[Collected data]

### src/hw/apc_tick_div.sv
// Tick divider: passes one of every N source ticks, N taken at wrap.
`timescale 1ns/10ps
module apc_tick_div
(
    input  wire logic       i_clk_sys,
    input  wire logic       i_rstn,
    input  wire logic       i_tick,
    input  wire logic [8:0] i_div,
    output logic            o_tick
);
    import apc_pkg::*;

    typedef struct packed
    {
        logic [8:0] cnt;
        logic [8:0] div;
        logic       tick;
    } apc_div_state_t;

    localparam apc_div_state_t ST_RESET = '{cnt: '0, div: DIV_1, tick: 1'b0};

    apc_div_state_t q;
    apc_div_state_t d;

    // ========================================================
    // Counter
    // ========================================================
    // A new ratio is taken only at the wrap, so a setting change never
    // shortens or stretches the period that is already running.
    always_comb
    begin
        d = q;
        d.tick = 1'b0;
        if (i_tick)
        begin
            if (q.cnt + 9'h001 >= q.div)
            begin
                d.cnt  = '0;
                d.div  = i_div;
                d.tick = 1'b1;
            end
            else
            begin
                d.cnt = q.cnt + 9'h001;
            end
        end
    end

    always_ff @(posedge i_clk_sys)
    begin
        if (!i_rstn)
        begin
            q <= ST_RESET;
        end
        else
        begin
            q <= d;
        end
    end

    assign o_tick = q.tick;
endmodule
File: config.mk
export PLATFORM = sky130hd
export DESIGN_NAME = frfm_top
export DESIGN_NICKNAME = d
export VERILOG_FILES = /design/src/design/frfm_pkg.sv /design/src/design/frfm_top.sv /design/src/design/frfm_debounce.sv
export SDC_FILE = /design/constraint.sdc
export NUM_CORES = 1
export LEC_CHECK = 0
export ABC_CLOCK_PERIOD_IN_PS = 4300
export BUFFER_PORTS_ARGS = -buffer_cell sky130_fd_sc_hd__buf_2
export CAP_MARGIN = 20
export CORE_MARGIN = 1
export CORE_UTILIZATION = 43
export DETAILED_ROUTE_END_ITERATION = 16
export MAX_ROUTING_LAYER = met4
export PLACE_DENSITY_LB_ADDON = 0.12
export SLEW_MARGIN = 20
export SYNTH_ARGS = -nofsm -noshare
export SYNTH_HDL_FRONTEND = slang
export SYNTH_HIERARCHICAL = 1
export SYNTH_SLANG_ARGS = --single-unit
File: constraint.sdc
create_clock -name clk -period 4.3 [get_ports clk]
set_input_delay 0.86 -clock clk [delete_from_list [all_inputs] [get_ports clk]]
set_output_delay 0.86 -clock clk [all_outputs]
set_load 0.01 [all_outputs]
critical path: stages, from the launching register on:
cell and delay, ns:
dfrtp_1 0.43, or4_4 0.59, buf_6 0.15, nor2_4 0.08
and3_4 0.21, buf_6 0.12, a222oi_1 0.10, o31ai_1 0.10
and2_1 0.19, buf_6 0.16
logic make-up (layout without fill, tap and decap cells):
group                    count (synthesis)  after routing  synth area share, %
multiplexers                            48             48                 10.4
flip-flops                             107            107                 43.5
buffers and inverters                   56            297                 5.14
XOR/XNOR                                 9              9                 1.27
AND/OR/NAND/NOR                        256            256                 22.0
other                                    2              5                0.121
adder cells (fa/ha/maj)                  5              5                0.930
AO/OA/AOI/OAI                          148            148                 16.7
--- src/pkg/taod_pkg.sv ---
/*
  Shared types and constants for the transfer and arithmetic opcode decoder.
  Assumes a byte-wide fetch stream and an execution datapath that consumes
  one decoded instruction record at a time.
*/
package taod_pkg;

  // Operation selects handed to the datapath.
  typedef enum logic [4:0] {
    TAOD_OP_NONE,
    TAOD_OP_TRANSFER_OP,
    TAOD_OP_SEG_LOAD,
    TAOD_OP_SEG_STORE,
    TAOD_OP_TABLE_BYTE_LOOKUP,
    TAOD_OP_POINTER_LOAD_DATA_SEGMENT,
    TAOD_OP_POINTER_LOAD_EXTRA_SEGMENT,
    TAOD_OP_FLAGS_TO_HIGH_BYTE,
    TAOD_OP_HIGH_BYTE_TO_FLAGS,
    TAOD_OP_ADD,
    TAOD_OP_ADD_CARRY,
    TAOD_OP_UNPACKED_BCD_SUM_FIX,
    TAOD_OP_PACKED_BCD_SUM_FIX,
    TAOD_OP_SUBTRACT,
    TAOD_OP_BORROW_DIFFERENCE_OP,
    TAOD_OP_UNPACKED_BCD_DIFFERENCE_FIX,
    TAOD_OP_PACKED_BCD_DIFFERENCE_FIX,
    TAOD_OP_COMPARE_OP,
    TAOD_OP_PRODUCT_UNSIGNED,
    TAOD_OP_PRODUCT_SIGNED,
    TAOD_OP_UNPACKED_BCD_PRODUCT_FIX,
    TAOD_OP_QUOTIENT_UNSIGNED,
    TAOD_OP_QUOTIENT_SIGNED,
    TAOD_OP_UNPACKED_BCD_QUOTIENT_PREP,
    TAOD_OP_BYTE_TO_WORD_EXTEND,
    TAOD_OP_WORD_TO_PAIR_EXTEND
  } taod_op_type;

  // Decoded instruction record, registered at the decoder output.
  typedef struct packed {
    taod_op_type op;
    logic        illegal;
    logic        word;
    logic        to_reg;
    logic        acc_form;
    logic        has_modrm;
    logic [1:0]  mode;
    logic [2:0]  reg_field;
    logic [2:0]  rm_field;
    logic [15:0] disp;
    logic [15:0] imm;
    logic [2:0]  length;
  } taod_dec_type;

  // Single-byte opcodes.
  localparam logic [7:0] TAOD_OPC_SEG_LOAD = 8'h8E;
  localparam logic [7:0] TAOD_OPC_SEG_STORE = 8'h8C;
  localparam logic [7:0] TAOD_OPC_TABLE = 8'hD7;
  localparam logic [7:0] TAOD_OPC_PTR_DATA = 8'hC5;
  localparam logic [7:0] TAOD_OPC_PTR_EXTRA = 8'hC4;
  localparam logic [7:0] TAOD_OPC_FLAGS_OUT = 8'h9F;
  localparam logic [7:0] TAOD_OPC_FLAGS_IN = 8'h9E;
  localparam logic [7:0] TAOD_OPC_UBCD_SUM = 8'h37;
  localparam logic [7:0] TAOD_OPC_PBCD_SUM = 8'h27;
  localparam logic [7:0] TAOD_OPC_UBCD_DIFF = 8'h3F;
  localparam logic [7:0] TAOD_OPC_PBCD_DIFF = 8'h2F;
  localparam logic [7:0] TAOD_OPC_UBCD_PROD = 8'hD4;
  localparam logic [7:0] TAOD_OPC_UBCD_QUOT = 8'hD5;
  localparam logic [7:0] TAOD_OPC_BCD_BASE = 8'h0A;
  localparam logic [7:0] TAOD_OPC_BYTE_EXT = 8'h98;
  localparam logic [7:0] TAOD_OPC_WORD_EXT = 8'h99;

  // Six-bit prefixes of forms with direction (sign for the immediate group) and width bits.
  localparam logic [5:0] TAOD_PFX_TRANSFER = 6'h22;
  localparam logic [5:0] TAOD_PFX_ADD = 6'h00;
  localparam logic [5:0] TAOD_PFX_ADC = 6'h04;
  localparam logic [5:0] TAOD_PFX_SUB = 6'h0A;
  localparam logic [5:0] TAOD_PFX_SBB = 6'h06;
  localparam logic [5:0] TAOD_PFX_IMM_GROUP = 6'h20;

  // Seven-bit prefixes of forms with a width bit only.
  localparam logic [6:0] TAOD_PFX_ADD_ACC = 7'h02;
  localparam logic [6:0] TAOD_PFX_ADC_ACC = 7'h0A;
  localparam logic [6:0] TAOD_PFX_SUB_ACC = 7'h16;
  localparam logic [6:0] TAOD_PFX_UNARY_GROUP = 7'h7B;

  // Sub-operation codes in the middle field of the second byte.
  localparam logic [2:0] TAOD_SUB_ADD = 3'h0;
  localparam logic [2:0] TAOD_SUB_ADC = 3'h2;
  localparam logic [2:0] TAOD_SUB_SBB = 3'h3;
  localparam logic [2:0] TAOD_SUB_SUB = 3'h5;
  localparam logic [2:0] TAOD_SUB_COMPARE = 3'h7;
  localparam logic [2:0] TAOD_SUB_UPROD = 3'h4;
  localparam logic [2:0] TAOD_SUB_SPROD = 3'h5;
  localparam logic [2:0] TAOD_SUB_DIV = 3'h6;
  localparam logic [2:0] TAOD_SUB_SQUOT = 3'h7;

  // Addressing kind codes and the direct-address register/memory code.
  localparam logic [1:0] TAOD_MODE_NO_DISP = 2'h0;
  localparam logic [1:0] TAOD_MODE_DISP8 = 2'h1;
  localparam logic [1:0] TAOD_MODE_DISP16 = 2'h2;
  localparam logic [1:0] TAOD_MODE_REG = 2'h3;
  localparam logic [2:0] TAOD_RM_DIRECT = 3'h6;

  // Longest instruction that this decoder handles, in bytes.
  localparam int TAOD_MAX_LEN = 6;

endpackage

Work request ▸
Transcribe the records above exactly, from the opening line down to and including the line with "apc_div_state_t q;".

Your response ▸
### src/hw/apc_tick_div.sv
// Tick divider: passes one of every N source ticks, N taken at wrap.
`timescale 1ns/10ps
module apc_tick_div
(
    input  wire logic       i_clk_sys,
    input  wire logic       i_rstn,
    input  wire logic       i_tick,
    input  wire logic [8:0] i_div,
    output logic            o_tick
);
    import apc_pkg::*;

    typedef struct packed
    {
        logic [8:0] cnt;
        logic [8:0] div;
        logic       tick;
    } apc_div_state_t;

    localparam apc_div_state_t ST_RESET = '{cnt: '0, div: DIV_1, tick: 1'b0};

    apc_div_state_t q;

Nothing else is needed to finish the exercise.